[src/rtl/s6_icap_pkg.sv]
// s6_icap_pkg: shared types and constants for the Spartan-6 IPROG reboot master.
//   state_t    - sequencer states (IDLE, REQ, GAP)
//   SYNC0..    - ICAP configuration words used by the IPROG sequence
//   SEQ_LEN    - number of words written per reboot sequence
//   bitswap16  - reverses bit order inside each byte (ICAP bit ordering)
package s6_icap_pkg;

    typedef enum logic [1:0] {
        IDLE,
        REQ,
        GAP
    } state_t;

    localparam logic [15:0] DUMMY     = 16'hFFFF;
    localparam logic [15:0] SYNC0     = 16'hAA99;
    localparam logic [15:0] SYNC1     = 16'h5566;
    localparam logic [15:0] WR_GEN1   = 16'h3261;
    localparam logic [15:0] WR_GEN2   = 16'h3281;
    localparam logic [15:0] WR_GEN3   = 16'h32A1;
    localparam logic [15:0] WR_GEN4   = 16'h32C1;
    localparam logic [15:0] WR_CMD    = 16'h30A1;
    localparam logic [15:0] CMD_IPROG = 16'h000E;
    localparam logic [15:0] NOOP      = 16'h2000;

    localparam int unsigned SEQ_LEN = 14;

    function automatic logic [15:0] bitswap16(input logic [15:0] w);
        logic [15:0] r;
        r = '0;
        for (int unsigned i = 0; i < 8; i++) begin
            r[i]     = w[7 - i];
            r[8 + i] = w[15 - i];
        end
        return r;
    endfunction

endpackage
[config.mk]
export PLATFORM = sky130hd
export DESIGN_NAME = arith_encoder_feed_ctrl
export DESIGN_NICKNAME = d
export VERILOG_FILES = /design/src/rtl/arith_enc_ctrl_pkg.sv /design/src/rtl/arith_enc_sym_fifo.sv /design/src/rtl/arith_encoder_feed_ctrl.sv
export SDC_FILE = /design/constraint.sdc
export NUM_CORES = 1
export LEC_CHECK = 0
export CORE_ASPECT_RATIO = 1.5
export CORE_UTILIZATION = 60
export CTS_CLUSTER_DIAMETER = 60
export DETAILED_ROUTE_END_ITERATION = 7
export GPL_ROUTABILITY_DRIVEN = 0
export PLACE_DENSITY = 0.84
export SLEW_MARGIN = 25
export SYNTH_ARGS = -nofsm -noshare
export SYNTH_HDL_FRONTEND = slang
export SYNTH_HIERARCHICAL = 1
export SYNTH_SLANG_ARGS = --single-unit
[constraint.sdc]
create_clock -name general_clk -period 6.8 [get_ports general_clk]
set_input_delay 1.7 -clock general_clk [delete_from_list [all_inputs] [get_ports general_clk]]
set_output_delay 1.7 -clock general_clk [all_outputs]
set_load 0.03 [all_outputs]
◆ ◆ ◆ ◆ ◆
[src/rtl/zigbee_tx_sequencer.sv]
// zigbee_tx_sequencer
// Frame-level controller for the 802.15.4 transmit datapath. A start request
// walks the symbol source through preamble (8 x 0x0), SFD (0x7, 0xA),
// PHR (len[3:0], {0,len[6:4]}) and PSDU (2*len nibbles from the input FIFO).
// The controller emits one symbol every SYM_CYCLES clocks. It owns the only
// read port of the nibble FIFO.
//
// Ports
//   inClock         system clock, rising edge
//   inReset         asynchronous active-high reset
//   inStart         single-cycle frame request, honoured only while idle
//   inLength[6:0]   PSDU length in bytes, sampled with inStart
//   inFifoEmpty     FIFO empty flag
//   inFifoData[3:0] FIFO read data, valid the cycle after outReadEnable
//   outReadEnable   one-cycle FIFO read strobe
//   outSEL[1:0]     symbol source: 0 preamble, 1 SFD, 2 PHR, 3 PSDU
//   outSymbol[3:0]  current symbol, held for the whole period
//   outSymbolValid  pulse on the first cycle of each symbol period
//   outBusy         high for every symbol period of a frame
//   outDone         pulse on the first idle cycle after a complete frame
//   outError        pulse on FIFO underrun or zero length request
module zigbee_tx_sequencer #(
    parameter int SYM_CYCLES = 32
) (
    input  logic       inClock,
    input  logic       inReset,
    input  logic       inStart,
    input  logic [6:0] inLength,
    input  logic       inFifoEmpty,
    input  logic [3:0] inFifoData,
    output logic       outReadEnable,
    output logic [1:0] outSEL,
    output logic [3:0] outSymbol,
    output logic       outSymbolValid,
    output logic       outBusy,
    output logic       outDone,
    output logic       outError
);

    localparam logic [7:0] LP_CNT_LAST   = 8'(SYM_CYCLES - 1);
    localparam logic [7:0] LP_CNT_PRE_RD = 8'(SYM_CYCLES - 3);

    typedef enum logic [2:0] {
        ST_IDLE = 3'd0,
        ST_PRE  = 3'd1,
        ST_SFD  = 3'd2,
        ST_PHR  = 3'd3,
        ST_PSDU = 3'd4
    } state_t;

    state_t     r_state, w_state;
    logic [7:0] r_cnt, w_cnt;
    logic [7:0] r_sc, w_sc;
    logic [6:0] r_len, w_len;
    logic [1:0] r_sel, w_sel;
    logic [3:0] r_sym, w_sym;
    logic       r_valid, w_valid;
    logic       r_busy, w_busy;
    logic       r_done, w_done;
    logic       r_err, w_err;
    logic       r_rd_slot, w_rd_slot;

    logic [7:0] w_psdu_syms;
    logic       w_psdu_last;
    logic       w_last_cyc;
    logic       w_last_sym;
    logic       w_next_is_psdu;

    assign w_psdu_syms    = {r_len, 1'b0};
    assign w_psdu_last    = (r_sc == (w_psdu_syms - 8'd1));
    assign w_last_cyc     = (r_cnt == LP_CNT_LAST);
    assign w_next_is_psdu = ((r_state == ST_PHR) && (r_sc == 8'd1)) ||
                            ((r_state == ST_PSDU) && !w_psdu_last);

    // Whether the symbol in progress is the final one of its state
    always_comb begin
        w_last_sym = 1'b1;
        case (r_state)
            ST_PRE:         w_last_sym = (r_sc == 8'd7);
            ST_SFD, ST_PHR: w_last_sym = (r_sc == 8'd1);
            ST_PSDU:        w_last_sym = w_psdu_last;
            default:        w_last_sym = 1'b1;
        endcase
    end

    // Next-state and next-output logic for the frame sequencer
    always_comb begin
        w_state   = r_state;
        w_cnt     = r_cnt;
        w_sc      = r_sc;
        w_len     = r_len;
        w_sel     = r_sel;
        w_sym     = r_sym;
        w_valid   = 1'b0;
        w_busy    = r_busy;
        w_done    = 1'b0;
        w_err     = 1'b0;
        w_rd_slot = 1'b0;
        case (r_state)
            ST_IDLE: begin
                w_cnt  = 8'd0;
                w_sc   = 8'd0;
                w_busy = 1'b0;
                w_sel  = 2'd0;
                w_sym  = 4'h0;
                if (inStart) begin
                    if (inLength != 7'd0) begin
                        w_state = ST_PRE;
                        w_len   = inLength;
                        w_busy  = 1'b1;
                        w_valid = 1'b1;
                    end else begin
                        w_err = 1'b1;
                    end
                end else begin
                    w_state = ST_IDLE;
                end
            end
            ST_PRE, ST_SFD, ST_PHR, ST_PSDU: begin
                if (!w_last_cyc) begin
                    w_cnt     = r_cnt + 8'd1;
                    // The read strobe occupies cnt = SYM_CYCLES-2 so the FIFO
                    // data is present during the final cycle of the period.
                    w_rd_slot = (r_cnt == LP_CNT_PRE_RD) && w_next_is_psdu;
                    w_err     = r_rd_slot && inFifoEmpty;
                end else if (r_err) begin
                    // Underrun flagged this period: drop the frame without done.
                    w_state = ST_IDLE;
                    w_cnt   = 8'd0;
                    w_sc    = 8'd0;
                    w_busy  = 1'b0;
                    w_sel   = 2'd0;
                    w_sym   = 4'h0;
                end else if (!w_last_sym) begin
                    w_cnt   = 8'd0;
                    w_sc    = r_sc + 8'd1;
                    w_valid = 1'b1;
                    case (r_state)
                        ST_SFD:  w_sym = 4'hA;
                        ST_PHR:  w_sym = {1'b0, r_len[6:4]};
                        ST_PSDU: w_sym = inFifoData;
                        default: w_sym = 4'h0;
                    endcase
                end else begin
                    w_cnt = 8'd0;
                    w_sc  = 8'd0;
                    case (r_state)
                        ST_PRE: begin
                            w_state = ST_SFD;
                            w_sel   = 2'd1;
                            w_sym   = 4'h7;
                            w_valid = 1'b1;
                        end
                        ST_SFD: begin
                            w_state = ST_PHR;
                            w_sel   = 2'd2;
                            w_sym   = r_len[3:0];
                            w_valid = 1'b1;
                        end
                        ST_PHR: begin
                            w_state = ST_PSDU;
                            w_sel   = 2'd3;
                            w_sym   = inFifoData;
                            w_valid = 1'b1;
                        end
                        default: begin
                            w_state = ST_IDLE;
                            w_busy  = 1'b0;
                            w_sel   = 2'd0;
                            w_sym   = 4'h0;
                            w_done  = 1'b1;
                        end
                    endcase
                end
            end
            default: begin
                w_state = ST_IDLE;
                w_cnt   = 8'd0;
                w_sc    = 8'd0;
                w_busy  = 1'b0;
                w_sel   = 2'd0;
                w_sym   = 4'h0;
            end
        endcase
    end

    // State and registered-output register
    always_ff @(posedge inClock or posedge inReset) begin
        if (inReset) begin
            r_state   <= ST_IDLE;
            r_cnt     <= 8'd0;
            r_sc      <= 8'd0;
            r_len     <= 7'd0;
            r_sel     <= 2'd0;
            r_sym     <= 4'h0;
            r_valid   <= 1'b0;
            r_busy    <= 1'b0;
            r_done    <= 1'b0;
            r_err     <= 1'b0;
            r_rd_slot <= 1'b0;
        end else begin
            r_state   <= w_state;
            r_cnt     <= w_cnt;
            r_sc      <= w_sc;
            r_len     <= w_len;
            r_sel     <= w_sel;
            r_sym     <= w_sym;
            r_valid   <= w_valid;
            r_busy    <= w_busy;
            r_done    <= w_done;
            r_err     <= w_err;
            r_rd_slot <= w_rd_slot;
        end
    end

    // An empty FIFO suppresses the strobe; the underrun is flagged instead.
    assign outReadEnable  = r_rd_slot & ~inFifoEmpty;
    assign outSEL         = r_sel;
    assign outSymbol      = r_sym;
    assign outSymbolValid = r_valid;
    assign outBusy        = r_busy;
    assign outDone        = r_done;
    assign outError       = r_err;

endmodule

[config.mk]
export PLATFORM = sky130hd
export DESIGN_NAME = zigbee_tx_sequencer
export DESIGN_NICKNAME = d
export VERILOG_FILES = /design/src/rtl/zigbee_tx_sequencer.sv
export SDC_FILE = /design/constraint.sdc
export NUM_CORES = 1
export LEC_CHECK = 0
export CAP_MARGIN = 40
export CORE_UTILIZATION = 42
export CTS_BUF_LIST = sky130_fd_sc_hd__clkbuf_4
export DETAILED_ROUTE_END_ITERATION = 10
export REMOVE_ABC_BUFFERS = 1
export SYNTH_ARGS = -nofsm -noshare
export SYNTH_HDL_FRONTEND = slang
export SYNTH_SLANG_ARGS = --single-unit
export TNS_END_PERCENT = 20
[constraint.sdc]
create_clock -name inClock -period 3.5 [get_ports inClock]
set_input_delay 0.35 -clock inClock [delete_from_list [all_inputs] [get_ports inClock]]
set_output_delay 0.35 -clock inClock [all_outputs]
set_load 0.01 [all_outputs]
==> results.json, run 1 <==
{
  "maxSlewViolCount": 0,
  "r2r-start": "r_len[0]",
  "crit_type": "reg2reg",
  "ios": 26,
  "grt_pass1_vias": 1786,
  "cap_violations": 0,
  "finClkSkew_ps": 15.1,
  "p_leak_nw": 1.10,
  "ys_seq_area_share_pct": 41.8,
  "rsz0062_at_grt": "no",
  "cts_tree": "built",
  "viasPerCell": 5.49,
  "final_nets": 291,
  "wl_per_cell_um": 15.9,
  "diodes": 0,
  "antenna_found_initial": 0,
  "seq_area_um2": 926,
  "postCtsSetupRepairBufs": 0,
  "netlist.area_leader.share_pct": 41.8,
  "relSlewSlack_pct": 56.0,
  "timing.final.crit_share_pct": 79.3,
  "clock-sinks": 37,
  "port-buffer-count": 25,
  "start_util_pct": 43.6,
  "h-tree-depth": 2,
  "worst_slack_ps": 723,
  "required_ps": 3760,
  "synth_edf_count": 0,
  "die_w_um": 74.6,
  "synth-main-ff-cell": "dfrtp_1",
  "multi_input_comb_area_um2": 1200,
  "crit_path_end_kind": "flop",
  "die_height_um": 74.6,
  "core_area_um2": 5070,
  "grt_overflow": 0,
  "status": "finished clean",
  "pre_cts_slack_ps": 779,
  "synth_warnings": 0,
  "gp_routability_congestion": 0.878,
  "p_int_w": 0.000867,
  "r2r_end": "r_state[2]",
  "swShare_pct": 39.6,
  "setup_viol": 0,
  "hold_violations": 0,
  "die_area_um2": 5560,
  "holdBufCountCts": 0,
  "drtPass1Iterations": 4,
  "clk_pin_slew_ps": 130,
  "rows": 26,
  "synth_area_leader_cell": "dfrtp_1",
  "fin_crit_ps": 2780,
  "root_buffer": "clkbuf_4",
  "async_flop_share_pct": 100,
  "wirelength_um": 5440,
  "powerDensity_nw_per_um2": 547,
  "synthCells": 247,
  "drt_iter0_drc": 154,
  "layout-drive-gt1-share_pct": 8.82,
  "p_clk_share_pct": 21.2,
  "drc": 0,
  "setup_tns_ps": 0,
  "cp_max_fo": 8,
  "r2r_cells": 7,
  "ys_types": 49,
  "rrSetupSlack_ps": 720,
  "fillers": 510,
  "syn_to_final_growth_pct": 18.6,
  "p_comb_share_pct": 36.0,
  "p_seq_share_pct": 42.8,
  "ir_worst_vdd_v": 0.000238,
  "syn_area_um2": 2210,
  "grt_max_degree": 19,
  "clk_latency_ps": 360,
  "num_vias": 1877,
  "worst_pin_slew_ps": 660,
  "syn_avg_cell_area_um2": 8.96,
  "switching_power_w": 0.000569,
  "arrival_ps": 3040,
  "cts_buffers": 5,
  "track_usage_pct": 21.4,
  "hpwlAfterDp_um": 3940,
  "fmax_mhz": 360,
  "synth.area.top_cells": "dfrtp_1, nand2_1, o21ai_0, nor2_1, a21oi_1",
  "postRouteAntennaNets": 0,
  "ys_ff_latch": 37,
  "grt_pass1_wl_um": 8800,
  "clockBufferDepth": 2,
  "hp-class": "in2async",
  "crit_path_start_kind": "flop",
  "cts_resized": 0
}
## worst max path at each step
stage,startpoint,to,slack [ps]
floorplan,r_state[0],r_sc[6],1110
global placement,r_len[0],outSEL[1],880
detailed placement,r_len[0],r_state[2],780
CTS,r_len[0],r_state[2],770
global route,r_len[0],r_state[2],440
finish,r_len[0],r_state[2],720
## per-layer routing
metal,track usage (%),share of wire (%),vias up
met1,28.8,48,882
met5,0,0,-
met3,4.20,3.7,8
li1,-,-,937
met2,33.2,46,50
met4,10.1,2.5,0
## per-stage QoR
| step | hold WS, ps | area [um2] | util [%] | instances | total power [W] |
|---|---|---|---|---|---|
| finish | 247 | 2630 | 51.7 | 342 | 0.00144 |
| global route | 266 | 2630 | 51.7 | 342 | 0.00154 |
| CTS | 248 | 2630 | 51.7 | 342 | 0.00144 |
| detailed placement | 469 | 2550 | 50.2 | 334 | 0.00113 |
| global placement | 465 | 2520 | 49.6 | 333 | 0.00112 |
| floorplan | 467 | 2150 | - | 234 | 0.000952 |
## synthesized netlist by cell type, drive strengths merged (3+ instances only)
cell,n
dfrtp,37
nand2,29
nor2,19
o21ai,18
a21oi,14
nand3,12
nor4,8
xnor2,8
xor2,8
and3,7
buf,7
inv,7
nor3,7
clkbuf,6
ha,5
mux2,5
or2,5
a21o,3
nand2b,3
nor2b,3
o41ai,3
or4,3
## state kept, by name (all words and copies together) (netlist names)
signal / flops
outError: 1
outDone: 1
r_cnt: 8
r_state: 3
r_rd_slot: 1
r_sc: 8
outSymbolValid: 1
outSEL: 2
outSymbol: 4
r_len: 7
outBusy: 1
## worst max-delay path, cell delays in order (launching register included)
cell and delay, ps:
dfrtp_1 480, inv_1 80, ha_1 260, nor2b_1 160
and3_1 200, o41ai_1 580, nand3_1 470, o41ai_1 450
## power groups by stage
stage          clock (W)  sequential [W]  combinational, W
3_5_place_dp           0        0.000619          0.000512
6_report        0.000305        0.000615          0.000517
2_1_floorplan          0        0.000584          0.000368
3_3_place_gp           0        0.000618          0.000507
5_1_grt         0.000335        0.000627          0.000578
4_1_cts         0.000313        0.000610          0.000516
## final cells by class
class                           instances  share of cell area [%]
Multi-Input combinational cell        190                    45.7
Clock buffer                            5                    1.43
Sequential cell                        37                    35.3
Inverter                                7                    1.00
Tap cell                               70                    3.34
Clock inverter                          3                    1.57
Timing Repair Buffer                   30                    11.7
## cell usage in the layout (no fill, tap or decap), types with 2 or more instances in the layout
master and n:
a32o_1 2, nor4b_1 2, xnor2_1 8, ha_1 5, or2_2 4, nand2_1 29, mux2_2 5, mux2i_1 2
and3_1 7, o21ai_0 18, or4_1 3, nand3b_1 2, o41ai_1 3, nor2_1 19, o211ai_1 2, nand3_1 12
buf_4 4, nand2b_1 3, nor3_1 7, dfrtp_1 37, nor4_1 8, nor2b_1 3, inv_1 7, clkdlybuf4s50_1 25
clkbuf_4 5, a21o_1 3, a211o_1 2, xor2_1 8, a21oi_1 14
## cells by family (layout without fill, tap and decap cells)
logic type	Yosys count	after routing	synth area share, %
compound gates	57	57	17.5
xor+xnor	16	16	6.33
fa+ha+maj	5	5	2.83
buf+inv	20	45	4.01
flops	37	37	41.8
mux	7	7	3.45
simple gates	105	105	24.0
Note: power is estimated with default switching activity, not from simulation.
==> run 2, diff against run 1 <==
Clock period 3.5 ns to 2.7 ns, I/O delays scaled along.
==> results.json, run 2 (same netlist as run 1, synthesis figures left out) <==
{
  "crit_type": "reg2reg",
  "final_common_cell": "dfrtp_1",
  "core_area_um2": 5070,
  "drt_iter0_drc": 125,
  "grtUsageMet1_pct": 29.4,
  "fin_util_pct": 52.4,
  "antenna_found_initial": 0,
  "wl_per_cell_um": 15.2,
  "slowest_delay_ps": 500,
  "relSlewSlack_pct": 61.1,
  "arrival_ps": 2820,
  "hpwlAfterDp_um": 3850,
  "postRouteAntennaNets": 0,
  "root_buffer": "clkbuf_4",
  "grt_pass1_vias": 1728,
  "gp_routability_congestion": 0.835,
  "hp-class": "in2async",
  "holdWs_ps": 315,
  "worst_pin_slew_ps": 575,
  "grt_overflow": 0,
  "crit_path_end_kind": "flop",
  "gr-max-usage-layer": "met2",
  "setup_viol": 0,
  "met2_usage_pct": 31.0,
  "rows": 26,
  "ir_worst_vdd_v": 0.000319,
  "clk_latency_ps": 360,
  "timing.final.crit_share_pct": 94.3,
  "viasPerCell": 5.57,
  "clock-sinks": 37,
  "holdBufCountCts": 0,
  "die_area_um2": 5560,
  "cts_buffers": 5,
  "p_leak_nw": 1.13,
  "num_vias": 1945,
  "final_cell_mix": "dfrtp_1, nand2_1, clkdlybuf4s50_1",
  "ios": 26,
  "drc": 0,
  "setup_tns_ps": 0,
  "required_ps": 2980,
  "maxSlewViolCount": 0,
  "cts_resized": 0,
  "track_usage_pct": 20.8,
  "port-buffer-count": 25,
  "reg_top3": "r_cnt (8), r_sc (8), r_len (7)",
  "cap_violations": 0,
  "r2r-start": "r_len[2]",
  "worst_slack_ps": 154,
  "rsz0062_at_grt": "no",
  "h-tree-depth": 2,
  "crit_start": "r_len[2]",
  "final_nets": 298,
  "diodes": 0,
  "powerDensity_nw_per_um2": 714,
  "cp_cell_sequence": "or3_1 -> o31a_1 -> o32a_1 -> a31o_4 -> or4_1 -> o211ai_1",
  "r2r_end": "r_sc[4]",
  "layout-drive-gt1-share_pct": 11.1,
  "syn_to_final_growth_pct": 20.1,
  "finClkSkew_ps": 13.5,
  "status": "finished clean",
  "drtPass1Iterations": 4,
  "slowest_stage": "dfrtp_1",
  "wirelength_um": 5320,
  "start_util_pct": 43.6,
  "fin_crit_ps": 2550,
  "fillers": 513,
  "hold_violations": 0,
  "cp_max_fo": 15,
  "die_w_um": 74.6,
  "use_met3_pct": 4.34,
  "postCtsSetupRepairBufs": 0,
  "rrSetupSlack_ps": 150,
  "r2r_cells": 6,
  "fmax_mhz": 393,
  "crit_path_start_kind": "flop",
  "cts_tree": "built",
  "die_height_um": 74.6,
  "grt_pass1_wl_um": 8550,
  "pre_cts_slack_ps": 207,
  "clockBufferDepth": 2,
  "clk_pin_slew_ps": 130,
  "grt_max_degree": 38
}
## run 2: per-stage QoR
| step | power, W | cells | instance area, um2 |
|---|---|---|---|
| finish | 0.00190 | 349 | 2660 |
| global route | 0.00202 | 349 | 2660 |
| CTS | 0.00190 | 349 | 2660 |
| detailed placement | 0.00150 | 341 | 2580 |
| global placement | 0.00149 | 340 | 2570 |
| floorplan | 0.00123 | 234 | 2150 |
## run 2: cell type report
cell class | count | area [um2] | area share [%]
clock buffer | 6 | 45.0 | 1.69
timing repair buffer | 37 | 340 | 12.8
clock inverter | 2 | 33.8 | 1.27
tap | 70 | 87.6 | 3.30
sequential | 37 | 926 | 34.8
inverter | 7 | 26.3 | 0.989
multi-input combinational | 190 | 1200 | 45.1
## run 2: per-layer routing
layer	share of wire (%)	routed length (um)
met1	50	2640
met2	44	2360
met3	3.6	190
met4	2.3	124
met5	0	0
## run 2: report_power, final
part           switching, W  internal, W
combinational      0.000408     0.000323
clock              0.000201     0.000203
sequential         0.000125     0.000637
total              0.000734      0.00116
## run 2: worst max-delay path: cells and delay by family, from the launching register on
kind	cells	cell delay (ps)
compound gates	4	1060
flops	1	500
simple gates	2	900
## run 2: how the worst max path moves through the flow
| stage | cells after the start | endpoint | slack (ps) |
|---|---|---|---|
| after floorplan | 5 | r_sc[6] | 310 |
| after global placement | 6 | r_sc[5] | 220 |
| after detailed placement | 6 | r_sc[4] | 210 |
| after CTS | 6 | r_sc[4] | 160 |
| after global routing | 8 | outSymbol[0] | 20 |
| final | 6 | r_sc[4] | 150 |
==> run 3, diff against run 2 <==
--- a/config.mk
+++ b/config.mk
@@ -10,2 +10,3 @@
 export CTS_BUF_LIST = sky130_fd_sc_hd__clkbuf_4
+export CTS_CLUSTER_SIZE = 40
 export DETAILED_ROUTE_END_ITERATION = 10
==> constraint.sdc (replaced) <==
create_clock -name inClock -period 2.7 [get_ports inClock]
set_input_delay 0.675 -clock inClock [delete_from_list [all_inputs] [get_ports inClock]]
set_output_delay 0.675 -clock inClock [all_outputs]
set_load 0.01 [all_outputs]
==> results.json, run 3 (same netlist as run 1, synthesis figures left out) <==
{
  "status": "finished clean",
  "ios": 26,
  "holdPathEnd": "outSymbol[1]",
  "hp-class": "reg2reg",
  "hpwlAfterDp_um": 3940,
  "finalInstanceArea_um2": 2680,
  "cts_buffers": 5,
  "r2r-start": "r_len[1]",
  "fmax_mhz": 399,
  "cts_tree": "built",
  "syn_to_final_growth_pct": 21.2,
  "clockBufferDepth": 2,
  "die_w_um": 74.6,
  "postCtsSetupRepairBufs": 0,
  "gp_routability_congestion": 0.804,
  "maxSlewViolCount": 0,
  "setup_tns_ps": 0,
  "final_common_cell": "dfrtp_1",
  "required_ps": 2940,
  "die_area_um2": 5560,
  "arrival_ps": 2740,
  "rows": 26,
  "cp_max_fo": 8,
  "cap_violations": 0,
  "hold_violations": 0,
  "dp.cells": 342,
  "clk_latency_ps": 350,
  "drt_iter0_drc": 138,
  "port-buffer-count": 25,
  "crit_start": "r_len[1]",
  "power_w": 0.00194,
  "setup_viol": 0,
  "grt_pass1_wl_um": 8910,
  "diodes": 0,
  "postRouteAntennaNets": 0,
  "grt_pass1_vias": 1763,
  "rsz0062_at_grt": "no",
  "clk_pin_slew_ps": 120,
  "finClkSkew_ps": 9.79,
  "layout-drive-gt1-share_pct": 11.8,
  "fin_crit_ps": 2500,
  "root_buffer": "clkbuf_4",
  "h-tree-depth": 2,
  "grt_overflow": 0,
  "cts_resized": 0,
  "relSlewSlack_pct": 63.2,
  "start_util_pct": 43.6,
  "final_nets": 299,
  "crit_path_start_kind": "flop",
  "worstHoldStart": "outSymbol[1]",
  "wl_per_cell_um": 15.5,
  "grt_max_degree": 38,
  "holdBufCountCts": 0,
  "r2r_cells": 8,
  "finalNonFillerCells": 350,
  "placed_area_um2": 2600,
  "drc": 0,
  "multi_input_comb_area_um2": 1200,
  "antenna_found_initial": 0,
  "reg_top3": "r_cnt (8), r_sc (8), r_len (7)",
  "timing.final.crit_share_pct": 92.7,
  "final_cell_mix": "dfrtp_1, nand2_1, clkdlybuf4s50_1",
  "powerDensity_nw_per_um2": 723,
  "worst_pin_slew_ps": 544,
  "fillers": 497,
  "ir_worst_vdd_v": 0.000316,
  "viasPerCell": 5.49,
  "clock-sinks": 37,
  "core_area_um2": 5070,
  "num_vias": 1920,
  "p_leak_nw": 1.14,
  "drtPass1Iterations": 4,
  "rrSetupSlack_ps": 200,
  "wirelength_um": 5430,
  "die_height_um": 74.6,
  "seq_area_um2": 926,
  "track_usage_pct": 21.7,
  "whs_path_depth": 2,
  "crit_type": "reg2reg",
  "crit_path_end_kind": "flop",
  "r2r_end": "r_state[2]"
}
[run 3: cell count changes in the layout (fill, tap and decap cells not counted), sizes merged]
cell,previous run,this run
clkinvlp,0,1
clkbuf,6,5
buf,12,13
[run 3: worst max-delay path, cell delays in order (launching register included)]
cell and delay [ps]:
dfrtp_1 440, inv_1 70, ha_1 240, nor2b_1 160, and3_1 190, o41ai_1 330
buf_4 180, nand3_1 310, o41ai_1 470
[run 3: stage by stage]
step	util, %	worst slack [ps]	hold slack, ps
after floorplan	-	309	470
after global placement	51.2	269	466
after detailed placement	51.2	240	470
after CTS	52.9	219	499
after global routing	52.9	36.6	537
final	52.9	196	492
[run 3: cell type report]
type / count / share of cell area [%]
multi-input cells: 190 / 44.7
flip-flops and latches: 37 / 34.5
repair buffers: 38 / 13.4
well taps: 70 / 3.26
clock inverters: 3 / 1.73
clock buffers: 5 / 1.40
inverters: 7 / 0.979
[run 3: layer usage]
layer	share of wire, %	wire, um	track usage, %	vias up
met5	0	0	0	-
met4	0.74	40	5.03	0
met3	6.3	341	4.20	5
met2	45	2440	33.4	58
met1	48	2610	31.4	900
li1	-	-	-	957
◆ ◆ ◆ ◆ ◆
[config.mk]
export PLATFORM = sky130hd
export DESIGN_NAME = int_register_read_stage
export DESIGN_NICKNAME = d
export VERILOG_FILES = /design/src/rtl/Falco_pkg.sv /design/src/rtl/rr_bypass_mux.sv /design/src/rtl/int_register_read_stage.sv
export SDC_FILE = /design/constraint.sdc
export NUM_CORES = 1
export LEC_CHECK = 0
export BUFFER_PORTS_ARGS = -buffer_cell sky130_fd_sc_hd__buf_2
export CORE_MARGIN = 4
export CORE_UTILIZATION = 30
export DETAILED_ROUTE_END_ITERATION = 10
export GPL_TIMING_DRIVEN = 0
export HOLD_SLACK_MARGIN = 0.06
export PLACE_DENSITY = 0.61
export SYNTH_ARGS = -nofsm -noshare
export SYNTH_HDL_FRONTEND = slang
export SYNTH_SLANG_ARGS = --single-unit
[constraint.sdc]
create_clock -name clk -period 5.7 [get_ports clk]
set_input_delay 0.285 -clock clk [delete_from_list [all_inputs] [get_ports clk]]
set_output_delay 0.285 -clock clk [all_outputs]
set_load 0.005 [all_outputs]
◆ ◆ ◆ ◆ ◆
Copy, exactly and only, the lines above that begin with the one containing "[src/rtl/s6_icap_pkg.sv]" and finish with the one containing "(ICAP bit ordering)".

[src/rtl/s6_icap_pkg.sv]
// s6_icap_pkg: shared types and constants for the Spartan-6 IPROG reboot master.
//   state_t    - sequencer states (IDLE, REQ, GAP)
//   SYNC0..    - ICAP configuration words used by the IPROG sequence
//   SEQ_LEN    - number of words written per reboot sequence
//   bitswap16  - reverses bit order inside each byte (ICAP bit ordering)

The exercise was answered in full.